**Work item**
Look through the data below for the line with "emif_rd_n <= 1'b1;" and the line with "w_start ? R0 : w_h;", then output those two and all lines in between, exactly as written.

**Extracted material**
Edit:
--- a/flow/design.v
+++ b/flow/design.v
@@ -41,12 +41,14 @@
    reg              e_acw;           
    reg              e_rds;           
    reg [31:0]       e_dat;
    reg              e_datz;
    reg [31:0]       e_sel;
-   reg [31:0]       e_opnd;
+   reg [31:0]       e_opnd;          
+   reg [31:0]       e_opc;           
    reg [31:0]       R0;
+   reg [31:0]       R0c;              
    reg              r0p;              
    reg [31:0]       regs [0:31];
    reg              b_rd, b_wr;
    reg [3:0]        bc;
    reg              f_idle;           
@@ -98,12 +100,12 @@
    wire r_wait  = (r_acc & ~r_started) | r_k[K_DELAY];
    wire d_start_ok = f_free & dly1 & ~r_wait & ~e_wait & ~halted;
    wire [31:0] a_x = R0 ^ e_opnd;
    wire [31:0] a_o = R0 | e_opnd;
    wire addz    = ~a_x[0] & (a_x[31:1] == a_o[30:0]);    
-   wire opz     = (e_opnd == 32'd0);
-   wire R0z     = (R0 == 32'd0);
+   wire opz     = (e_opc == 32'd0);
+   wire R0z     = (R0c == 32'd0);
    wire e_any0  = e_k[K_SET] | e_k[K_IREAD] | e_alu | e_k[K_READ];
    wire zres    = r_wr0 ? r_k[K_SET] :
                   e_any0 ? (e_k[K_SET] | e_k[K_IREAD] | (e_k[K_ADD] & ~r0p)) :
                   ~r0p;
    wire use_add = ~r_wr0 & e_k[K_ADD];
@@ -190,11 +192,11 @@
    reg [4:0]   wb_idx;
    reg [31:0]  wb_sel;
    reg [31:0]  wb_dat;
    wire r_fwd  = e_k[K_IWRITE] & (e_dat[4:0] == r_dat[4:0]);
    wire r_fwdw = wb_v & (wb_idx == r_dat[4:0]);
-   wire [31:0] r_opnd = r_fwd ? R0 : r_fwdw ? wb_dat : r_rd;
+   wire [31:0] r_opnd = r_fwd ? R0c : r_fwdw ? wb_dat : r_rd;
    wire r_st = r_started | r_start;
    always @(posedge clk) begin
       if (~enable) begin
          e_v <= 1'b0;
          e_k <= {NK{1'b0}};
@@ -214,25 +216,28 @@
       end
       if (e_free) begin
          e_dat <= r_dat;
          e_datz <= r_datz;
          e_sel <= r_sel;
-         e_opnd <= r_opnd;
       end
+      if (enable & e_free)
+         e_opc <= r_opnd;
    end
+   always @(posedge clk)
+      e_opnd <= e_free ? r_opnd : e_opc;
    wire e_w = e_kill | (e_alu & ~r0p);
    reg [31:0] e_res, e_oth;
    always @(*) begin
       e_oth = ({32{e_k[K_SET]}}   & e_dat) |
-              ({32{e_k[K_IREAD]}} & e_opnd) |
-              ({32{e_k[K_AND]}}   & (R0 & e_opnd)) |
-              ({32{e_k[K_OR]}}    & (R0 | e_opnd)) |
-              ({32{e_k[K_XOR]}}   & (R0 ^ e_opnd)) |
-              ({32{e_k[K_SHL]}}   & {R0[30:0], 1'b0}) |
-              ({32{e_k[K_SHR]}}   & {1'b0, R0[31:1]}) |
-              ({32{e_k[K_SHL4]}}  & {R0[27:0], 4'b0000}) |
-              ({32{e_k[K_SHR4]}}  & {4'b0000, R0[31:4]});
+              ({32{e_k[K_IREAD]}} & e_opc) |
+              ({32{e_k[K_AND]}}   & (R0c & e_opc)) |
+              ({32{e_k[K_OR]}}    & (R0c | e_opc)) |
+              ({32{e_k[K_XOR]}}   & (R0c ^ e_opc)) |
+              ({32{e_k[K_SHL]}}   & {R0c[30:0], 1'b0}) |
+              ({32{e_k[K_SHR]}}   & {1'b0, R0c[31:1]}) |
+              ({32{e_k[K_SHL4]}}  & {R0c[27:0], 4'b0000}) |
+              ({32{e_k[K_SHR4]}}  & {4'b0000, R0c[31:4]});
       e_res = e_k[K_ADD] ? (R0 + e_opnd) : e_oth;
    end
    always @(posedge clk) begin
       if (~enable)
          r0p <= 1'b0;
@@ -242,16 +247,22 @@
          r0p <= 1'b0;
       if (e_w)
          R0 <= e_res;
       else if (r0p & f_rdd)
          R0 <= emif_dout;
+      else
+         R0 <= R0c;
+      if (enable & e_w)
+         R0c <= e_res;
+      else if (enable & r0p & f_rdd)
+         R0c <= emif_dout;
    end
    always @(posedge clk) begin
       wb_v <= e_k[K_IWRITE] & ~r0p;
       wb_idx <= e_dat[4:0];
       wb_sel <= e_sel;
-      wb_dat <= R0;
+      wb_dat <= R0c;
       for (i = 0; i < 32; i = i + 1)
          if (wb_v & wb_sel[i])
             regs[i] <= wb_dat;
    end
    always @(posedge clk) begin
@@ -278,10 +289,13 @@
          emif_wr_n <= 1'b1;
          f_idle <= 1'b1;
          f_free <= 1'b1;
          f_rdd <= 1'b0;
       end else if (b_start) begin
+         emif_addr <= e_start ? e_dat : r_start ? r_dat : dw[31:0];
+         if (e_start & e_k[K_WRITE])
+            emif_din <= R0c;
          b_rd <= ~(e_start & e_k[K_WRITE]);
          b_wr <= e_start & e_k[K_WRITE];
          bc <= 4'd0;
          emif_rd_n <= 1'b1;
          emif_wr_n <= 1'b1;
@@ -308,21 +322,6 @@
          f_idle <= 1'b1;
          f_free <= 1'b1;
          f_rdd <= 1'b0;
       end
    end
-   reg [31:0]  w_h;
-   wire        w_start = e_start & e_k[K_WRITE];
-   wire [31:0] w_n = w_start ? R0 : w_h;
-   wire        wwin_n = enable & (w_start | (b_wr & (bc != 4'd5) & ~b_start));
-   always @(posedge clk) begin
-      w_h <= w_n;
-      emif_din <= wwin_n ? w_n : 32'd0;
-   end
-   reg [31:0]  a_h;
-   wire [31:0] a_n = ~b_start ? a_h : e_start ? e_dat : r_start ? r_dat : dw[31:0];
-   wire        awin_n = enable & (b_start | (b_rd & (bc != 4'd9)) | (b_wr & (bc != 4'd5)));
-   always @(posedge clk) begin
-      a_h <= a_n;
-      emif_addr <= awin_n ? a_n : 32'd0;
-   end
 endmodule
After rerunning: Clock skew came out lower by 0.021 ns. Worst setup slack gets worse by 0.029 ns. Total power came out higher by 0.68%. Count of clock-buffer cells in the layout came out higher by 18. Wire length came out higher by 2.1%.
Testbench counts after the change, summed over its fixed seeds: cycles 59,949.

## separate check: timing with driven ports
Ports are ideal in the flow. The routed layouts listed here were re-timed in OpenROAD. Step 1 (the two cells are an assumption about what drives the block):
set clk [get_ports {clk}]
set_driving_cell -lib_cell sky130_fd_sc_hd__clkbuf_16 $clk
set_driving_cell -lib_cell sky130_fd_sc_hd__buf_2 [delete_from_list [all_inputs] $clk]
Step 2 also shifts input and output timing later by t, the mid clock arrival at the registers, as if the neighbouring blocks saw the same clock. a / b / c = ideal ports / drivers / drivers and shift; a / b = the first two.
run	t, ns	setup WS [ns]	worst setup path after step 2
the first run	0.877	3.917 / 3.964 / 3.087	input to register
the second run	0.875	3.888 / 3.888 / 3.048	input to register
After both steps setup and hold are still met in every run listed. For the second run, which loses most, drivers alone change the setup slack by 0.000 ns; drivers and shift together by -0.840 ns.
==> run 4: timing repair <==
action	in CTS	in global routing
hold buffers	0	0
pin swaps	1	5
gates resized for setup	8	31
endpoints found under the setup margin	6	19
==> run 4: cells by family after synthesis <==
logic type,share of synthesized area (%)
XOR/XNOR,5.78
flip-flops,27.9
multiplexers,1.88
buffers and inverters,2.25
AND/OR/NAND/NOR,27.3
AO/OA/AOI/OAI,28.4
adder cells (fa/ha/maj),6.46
Source: an optimization exercise on an open RTL-to-GDS flow (aim: small area, a short achievable clock period and few clock cycles). Production flows keep margins and buffers that such runs may drop.
Function was not checked in any run shown here: the RTL went through the layout flow alone.

===== config.mk =====
export PLATFORM = sky130hd
export DESIGN_NAME = fp4_fft
export DESIGN_NICKNAME = fp4_fft
export VERILOG_FILES = /design/flow/design.v
export SDC_FILE = /design/flow/constraint.sdc
export NUM_CORES = 4
export LEC_CHECK = 0
export ABC_AREA = 1
export CAP_MARGIN = 20
export CORE_MARGIN = 2
export CORE_UTILIZATION = 40
export CTS_BUF_LIST = sky130_fd_sc_hd__clkbuf_16
export CTS_CLUSTER_DIAMETER = 80
export CTS_CLUSTER_SIZE = 25
export SLEW_MARGIN = 20
export BUFFER_PORTS_ARGS = -buffer_cell sky130_fd_sc_hd__buf_4
export SETUP_SLACK_MARGIN = 15

===== constraint.sdc =====
create_clock -name core_clock -period 20.0 [get_ports {clk}]
set_input_delay 4.0000 -clock core_clock [delete_from_list [all_inputs] [get_ports {clk}]]
set_output_delay 4.0000 -clock core_clock [all_outputs]
set_load 0.01 [all_outputs]

===== design.v =====
module fp4_cmul_w(br, bi, widx, p_re, p_im);
  input [3:0] br;
  wire [3:0] br;
  input [3:0] bi;
  wire [3:0] bi;
  input [2:0] widx;
  wire [2:0] widx;
  output [3:0] p_re;
  wire [3:0] p_re;
  output [3:0] p_im;
  wire [3:0] p_im;
  wire _000_;
  wire _001_;
  wire _002_;
  wire _003_;
  wire _004_;
  wire _005_;
  wire _006_;
  wire _007_;
  wire _008_;
  wire _009_;
  wire _010_;
  wire _011_;
  wire _012_;
  wire _013_;
  wire _014_;
  wire _015_;
  wire _016_;
  wire _017_;
  wire _018_;
  wire _019_;
  wire _020_;
  wire _021_;
  wire _022_;
  wire _023_;
  wire _024_;
  wire _025_;
  wire _026_;
  wire _027_;
  wire _028_;
  wire _029_;
  wire _030_;
  wire _031_;
  wire _032_;
  wire _033_;
  wire _034_;
  wire _035_;
  wire _036_;
  wire _037_;
  wire _038_;
  wire _039_;
  wire _040_;
  wire _041_;
  wire _042_;
  wire _043_;
  wire _044_;
  wire _045_;
  wire _046_;
  wire _047_;
  wire _048_;
  wire _049_;
  wire _050_;
  wire _051_;
  wire _052_;
  wire _053_;
  wire _054_;
  wire _055_;
  wire _056_;
  wire _057_;
  wire _058_;
  wire _059_;
  wire _060_;
  wire _061_;
  wire _062_;
  wire _063_;
  wire _064_;
  wire _065_;
  wire _066_;
  wire _067_;
  wire _068_;
  wire _069_;
  wire _070_;
  wire _071_;
  wire _072_;
  wire _073_;
  wire _074_;
  wire _075_;
  wire _076_;
  wire _077_;
  wire _078_;
  wire _079_;
  wire _080_;
  wire _081_;
  wire _082_;
  wire _083_;
  wire _084_;
  wire _085_;
  wire _086_;
  wire _087_;
  wire _088_;
  wire _089_;
  wire _090_;
  wire _091_;
  wire _092_;
  wire _093_;
  wire _094_;
  wire _095_;
  wire _096_;
  wire _097_;
  wire _098_;
  wire _099_;
  wire _100_;
  wire _101_;
  wire _102_;
  wire _103_;
  wire _104_;
  wire _105_;
  wire _106_;
  wire _107_;
  wire _108_;
  wire _109_;
  wire _110_;
  wire _111_;
  wire _112_;
  wire _113_;
  wire _114_;
  wire _115_;
  wire _116_;
  wire _117_;
  wire _118_;
  wire _119_;
  wire _120_;
  wire _121_;
  wire _122_;
  wire _123_;
  wire _124_;
  wire _125_;
  wire _126_;
  wire _127_;
  wire _128_;
  wire _129_;
  wire _130_;
  wire _131_;
  wire _132_;
  wire _133_;
  wire _134_;
  wire _135_;
  wire _136_;
  wire _137_;
  wire _138_;
  wire _139_;
  wire _140_;
  wire _141_;
  wire _142_;
  wire _143_;
  wire _144_;
  wire _145_;
  wire _146_;
  wire _147_;
  wire _148_;
  wire _149_;
  wire _150_;
  wire _151_;
  wire _152_;
  wire _153_;
  wire _154_;
  wire _155_;
  wire _156_;
  wire _157_;
  wire _158_;
  wire _159_;
  wire _160_;
  wire _161_;
  wire _162_;
  wire _163_;
  wire _164_;
  wire _165_;
  wire _166_;
  wire _167_;
  wire _168_;
  wire _169_;
  wire _170_;
  wire _171_;
  wire _172_;
  wire _173_;
  wire _174_;
  wire _175_;
  wire _176_;
  wire _177_;
  wire _178_;
  wire _179_;
  wire _180_;
  wire _181_;
  wire _182_;
  wire _183_;
  wire _184_;
  wire _185_;
  wire _186_;
  wire _187_;
  wire _188_;
  wire _189_;
  wire _190_;
  wire _191_;
  wire _192_;
  wire _193_;
  wire _194_;
  wire _195_;
  wire _196_;
  wire _197_;
  wire _198_;
  wire _199_;
  wire _200_;
  wire _201_;
  wire _202_;
  wire _203_;
  wire _204_;
  wire _205_;
  wire _206_;
  wire _207_;
  wire _208_;
  wire _209_;
  wire _210_;
  wire _211_;
  wire _212_;
  wire _213_;
  wire _214_;
  wire _215_;
  wire _216_;
  wire _217_;
  wire _218_;
  wire _219_;
  wire _220_;
  wire _221_;
  wire _222_;
  wire _223_;
  wire _224_;
  wire _225_;
  wire _226_;
  wire _227_;
  wire _228_;
  wire _229_;
  wire _230_;
  wire _231_;
  wire _232_;
  wire _233_;
  wire _234_;
  wire _235_;
  wire _236_;
  wire _237_;
  wire _238_;
  wire _239_;
  wire _240_;
  wire _241_;
  wire _242_;
  wire _243_;
  wire _244_;
  wire _245_;
  wire _246_;
  wire _247_;
  wire _248_;
  wire _249_;
  wire _250_;
  wire _251_;
  wire _252_;
  wire _253_;
  wire _254_;
  wire _255_;
  wire _256_;
  wire _257_;
  wire _258_;
  wire _259_;
  wire _260_;
  wire _261_;
  wire _262_;
  wire _263_;
  wire _264_;
  wire _265_;
  wire _266_;
  wire _267_;
  wire _268_;
  wire _269_;
  wire _270_;
  wire _271_;
  wire _272_;
  wire _273_;
  wire _274_;
  wire _275_;
  wire _276_;
  wire _277_;
  wire _278_;
  wire _279_;
  wire _280_;
  wire _281_;
  wire _282_;
  wire _283_;
  wire _284_;
  wire _285_;
  wire _286_;
  wire _287_;
  wire _288_;
  wire _289_;
  wire _290_;
  wire _291_;
  wire _292_;
  wire _293_;
  wire _294_;
  wire _295_;
  wire _296_;
  wire _297_;
  wire _298_;
  wire _299_;
  wire [3:0] \a1.out ;
  wire [3:0] \a1.result ;
  wire [2:0] \a1.sig_l ;
  wire [2:0] \a1.sig_s ;
  wire [2:0] \a1.sig_s_unaligned ;
  wire \a1.sub ;
  wire [3:0] \m1.x ;
  wire [3:0] \m2.half ;
  wire [3:0] \m2.mhalf ;
  wire [3:0] \m2.x ;
  wire [3:0] \m3.half ;
  wire [3:0] \m3.x ;
  wire [3:0] \m4.half ;
  wire [3:0] \m4.x ;
  wire [3:0] \s1.out ;
  wire [3:0] \s1.result ;
  wire [2:0] \s1.sig_l ;
  wire [2:0] \s1.sig_s ;
  wire [2:0] \s1.sig_s_unaligned ;
  wire \s1.sub ;
  wire [2:0] \tw.idx ;
  assign _097_ = ~widx[2];
  assign _108_ = widx[1] & _097_;
  assign _119_ = _108_ & widx[0];
  assign _130_ = ~_119_;
  assign _141_ = ~widx[1];
  assign _152_ = _141_ & widx[2];
  assign _163_ = ~_152_;
  assign _174_ = _163_ & _130_;
  assign _183_ = ~widx[0];
  assign _194_ = _183_ & widx[1];
  assign _205_ = ~_194_;
  assign _216_ = _205_ & _174_;
  assign _226_ = _216_ & bi[1];
  assign _233_ = ~_226_;
  assign _234_ = _183_ & _141_;
  assign _235_ = ~_234_;
  assign _236_ = _235_ & bi[2];
  assign _237_ = ~_236_;
  assign _238_ = _237_ & _233_;
  assign _239_ = ~_238_;
  assign _240_ = _235_ & br[2];
  assign _241_ = ~_240_;
  assign _242_ = ~_174_;
  assign _243_ = _242_ & br[1];
  assign _244_ = ~_243_;
  assign _245_ = _244_ & _241_;
  assign _246_ = ~_245_;
  assign _247_ = _246_ & _239_;
  assign _248_ = ~_247_;
  assign _249_ = _235_ & br[1];
  assign _250_ = ~_249_;
  assign _251_ = _250_ & _174_;
  assign _252_ = ~_251_;
  assign _253_ = _252_ & br[2];
  assign _254_ = ~_253_;
  assign _255_ = ~_216_;
  assign _256_ = _235_ & bi[1];
  assign _257_ = ~_256_;
  assign _258_ = _257_ & _255_;
  assign _259_ = ~_258_;
  assign _260_ = _259_ & bi[2];
  assign _261_ = ~_260_;
  assign _262_ = _261_ & _254_;
  assign _263_ = _262_ & _248_;
  assign _264_ = ~_263_;
  assign _265_ = ~_262_;
  assign _266_ = _260_ & _253_;
  assign _267_ = ~_266_;
  assign _268_ = _267_ & _265_;
  assign _269_ = ~_268_;
  assign _270_ = _243_ & br[2];
  assign _271_ = ~_270_;
  assign _272_ = _216_ & bi[2];
  assign _273_ = _272_ & bi[1];
  assign _274_ = ~_273_;
  assign _275_ = _274_ & _271_;
  assign _276_ = _275_ & _269_;
  assign _277_ = ~_276_;
  assign _278_ = ~br[1];
  assign _279_ = _278_ & _183_;
  assign _280_ = ~_279_;
  assign _281_ = br[1] & widx[0];
  assign _282_ = ~_281_;
  assign _283_ = _282_ & bi[1];
  assign _284_ = _283_ & _280_;
  assign _285_ = ~_284_;
  assign _286_ = ~bi[1];
  assign _287_ = _281_ & _286_;
  assign _288_ = ~_287_;
  assign _289_ = _288_ & _285_;
  assign _290_ = _289_ & _247_;
  assign _291_ = ~_290_;
  assign _292_ = _242_ & br[0];
  assign _293_ = ~_292_;
  assign _294_ = _249_ & _245_;
  assign _295_ = ~_294_;
  assign _296_ = _295_ & _293_;
  assign _297_ = ~_296_;
  assign _298_ = _245_ & _238_;
  assign _299_ = _216_ & bi[0];
  assign _000_ = ~_299_;
  assign _001_ = _000_ & _257_;
  assign _002_ = ~_001_;
  assign _003_ = _002_ & _298_;
  assign _004_ = _003_ & _297_;
  assign _005_ = ~_004_;
  assign _006_ = _005_ & _291_;
  assign _007_ = ~_006_;
  assign _008_ = ~_272_;
  assign _009_ = _254_ & _239_;
  assign _010_ = ~_009_;
  assign _011_ = _010_ & _008_;
  assign _012_ = ~_011_;
  assign _013_ = _012_ & _000_;
  assign _014_ = ~_013_;
  assign _015_ = ~_003_;
  assign _016_ = _011_ & _015_;
  assign _017_ = _016_ & _296_;
  assign _018_ = ~_017_;
  assign _019_ = _018_ & _014_;
  assign _020_ = ~br[3];
  assign _021_ = _020_ & bi[3];
  assign _022_ = ~_021_;
  assign _023_ = ~bi[3];
  assign _024_ = br[3] & _023_;
  assign _025_ = ~_024_;
  assign _026_ = _025_ & _022_;
  assign _027_ = ~_026_;
  assign _028_ = _027_ & _019_;
  assign _029_ = ~_028_;
  assign _030_ = ~_019_;
  assign _031_ = _026_ & _030_;
  assign _032_ = ~_031_;
  assign _033_ = _032_ & _029_;
  assign _034_ = ~_033_;
  assign _035_ = _034_ & _007_;
  assign _036_ = ~_035_;
  assign _037_ = _036_ & _277_;
  assign _038_ = ~_037_;
  assign _039_ = _038_ & _247_;
  assign _040_ = ~_275_;
  assign _041_ = _026_ & _040_;
  assign _042_ = ~_041_;
  assign _043_ = _027_ & _275_;
  assign _044_ = ~_043_;
  assign _045_ = _044_ & _042_;
  assign _046_ = _045_ & _039_;
  assign _047_ = ~_046_;
  assign _048_ = _047_ & _264_;
  assign _049_ = ~_048_;
  assign _050_ = _030_ & _007_;
  assign _051_ = ~_050_;
  assign _052_ = _019_ & _006_;
  assign _053_ = ~_052_;
  assign _054_ = _053_ & _051_;
  assign _055_ = ~_054_;
  assign _056_ = _055_ & _298_;
  assign _057_ = ~_056_;
  assign _058_ = _057_ & _049_;
  assign p_im[2] = ~_058_;
  assign _059_ = _298_ & _262_;
  assign _060_ = _059_ & _036_;
  assign _061_ = ~_060_;
  assign _062_ = _061_ & _047_;
  assign _063_ = ~_062_;
  assign _064_ = _063_ & _054_;
  assign _065_ = ~_064_;
  assign _066_ = _262_ & _247_;
  assign _067_ = ~_066_;
  assign _068_ = _067_ & _065_;
  assign _069_ = _035_ & _040_;
  assign _070_ = ~_069_;
  assign _071_ = _037_ & _275_;
  assign _072_ = ~_071_;
  assign _073_ = _072_ & _070_;
  assign p_im[1] = _073_ & _068_;
  assign _074_ = ~_039_;
  assign _075_ = ~_059_;
  assign _076_ = _075_ & _055_;
  assign p_im[0] = _076_ & _074_;
  assign _077_ = _242_ & bi[1];
  assign _078_ = ~_077_;
  assign _079_ = _257_ & _174_;
  assign _080_ = _079_ & _236_;
  assign _081_ = ~_080_;
  assign _082_ = _081_ & _078_;
  assign _083_ = ~_082_;
  assign _084_ = _216_ & br[1];
  assign _085_ = ~_084_;
  assign _086_ = _085_ & _241_;
  assign _087_ = ~_086_;
  assign _088_ = ~_079_;
  assign _089_ = _088_ & bi[2];
  assign _090_ = ~_089_;
  assign _091_ = _090_ & _087_;
  assign _092_ = ~_091_;
  assign _093_ = _216_ & br[2];
  assign _094_ = ~_093_;
  assign _095_ = _094_ & _092_;
  assign _096_ = _095_ & _083_;
  assign _098_ = ~_096_;
  assign _099_ = ~_095_;
  assign _100_ = _250_ & _255_;
  assign _101_ = ~_100_;
  assign _102_ = _101_ & _085_;
  assign _103_ = ~_102_;
  assign _104_ = _103_ & _099_;
  assign _105_ = ~_104_;
  assign _106_ = _105_ & _098_;
  assign _107_ = _090_ & _082_;
  assign _109_ = _216_ & br[0];
  assign _110_ = ~_109_;
  assign _111_ = _086_ & _249_;
  assign _112_ = ~_111_;
  assign _113_ = _112_ & _110_;
  assign _114_ = ~_113_;
  assign _115_ = _087_ & _082_;
  assign _116_ = ~_289_;
  assign _117_ = _089_ & _116_;
  assign _118_ = _117_ & _115_;
  assign _120_ = ~_118_;
  assign _121_ = ~_115_;
  assign _122_ = _101_ & br[2];
  assign _123_ = ~_122_;
  assign _124_ = _123_ & _090_;
  assign _125_ = _124_ & _121_;
  assign _126_ = _125_ & _098_;
  assign _127_ = ~_126_;
  assign _128_ = _127_ & _120_;
  assign _129_ = ~_128_;
  assign _131_ = _129_ & _114_;
  assign _132_ = _242_ & bi[0];
  assign _133_ = ~_132_;
  assign _134_ = _107_ & _256_;
  assign _135_ = ~_134_;
  assign _136_ = _135_ & _133_;
  assign _137_ = ~_136_;
  assign _138_ = _137_ & _131_;
  assign _139_ = ~_138_;
  assign _140_ = _139_ & _107_;
  assign _142_ = ~_140_;
  assign _143_ = _142_ & _026_;
  assign _144_ = ~_143_;
  assign _145_ = ~_107_;
  assign _146_ = _087_ & _289_;
  assign _147_ = _146_ & _145_;
  assign _148_ = _113_ & _099_;
  assign _149_ = ~_148_;
  assign _150_ = ~_131_;
  assign _151_ = _150_ & _095_;
  assign _153_ = _151_ & _136_;
  assign _154_ = ~_153_;
  assign _155_ = _154_ & _149_;
  assign _156_ = _155_ & _147_;
  assign _157_ = ~_156_;
  assign _158_ = ~_147_;
  assign _159_ = ~_155_;
  assign _160_ = _159_ & _158_;
  assign _161_ = ~_160_;
  assign _162_ = _161_ & _157_;
  assign _164_ = _162_ & _139_;
  assign _165_ = ~_164_;
  assign _166_ = _165_ & _144_;
  assign _167_ = ~_166_;
  assign _168_ = _159_ & _026_;
  assign _169_ = ~_168_;
  assign _170_ = _169_ & _147_;
  assign _171_ = _170_ & _167_;
  assign _172_ = ~_171_;
  assign _173_ = _172_ & _128_;
  assign _175_ = ~_173_;
  assign _176_ = _175_ & _167_;
  assign _177_ = ~_176_;
  assign _178_ = _177_ & _106_;
  assign _179_ = ~_178_;
  assign _180_ = ~_106_;
  assign _181_ = _175_ & _180_;
  assign _182_ = ~_181_;
  assign p_re[1] = _182_ & _179_;
  assign p_re[0] = _173_ & _162_;
  assign _184_ = ~p_re[1];
  assign _185_ = ~_124_;
  assign _186_ = _144_ & _106_;
  assign _187_ = ~_186_;
  assign _188_ = _143_ & _180_;
  assign _189_ = ~_188_;
  assign _190_ = _189_ & _187_;
  assign _191_ = ~_190_;
  assign _192_ = _191_ & _175_;
  assign _193_ = ~_192_;
  assign _195_ = _193_ & _185_;
  assign _196_ = ~_195_;
  assign _197_ = _191_ & _124_;
  assign _198_ = _197_ & _176_;
  assign _199_ = ~_198_;
  assign _200_ = _199_ & _196_;
  assign _201_ = _200_ & _184_;
  assign _202_ = ~_201_;
  assign _203_ = ~_151_;
  assign _204_ = _203_ & _020_;
  assign _206_ = ~_204_;
  assign _207_ = _235_ & _023_;
  assign _208_ = ~_207_;
  assign _209_ = _234_ & bi[3];
  assign _210_ = ~_209_;
  assign _211_ = _210_ & _208_;
  assign _212_ = ~_211_;
  assign _213_ = _212_ & _151_;
  assign _214_ = ~_213_;
  assign _215_ = _214_ & _206_;
  assign p_re[3] = _215_ & _202_;
  assign _217_ = ~_068_;
  assign _218_ = _217_ & _058_;
  assign _219_ = ~_218_;
  assign _220_ = ~_016_;
  assign _221_ = _220_ & _023_;
  assign _222_ = ~_221_;
  assign _223_ = _235_ & br[3];
  assign _224_ = ~_223_;
  assign _225_ = _234_ & _020_;
  assign _227_ = ~_225_;
  assign _228_ = _227_ & _224_;
  assign _229_ = ~_228_;
  assign _230_ = _229_ & _016_;
  assign _231_ = ~_230_;
  assign _232_ = _231_ & _222_;
  assign p_im[3] = _232_ & _219_;
  assign p_re[2] = ~_200_;
  assign \s1.sub  = 1'h1;
  assign \s1.out  = p_re;
  assign \s1.sig_l [2] = 1'h0;
  assign \s1.sig_s_unaligned [2] = 1'h0;
  assign \s1.sig_s [2] = 1'h0;
  assign \s1.result  = p_re;
  assign \m4.x  = bi;
  assign \m4.half [2:0] = \m2.half [2:0];
  assign \m3.x  = br;
  assign \m3.half [3] = 1'hx;
  assign \a1.result  = p_im;
  assign \a1.sig_s [2] = 1'h0;
  assign \a1.sig_s_unaligned [2] = 1'h0;
  assign \m2.x  = bi;
  assign \m2.half [3] = 1'hx;
  assign \m2.mhalf [2:0] = \m2.half [2:0];
  assign \a1.sig_l [2] = 1'h0;
  assign \m1.x  = br;
  assign \tw.idx  = widx;
  assign \a1.out  = p_im;
  assign \a1.sub  = 1'h0;
endmodule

**Exercise result**
          emif_rd_n <= 1'b1;
          emif_wr_n <= 1'b1;
@@ -308,21 +322,6 @@
          f_idle <= 1'b1;
          f_free <= 1'b1;
          f_rdd <= 1'b0;
       end
    end
-   reg [31:0]  w_h;
-   wire        w_start = e_start & e_k[K_WRITE];
-   wire [31:0] w_n = w_start ? R0 : w_h;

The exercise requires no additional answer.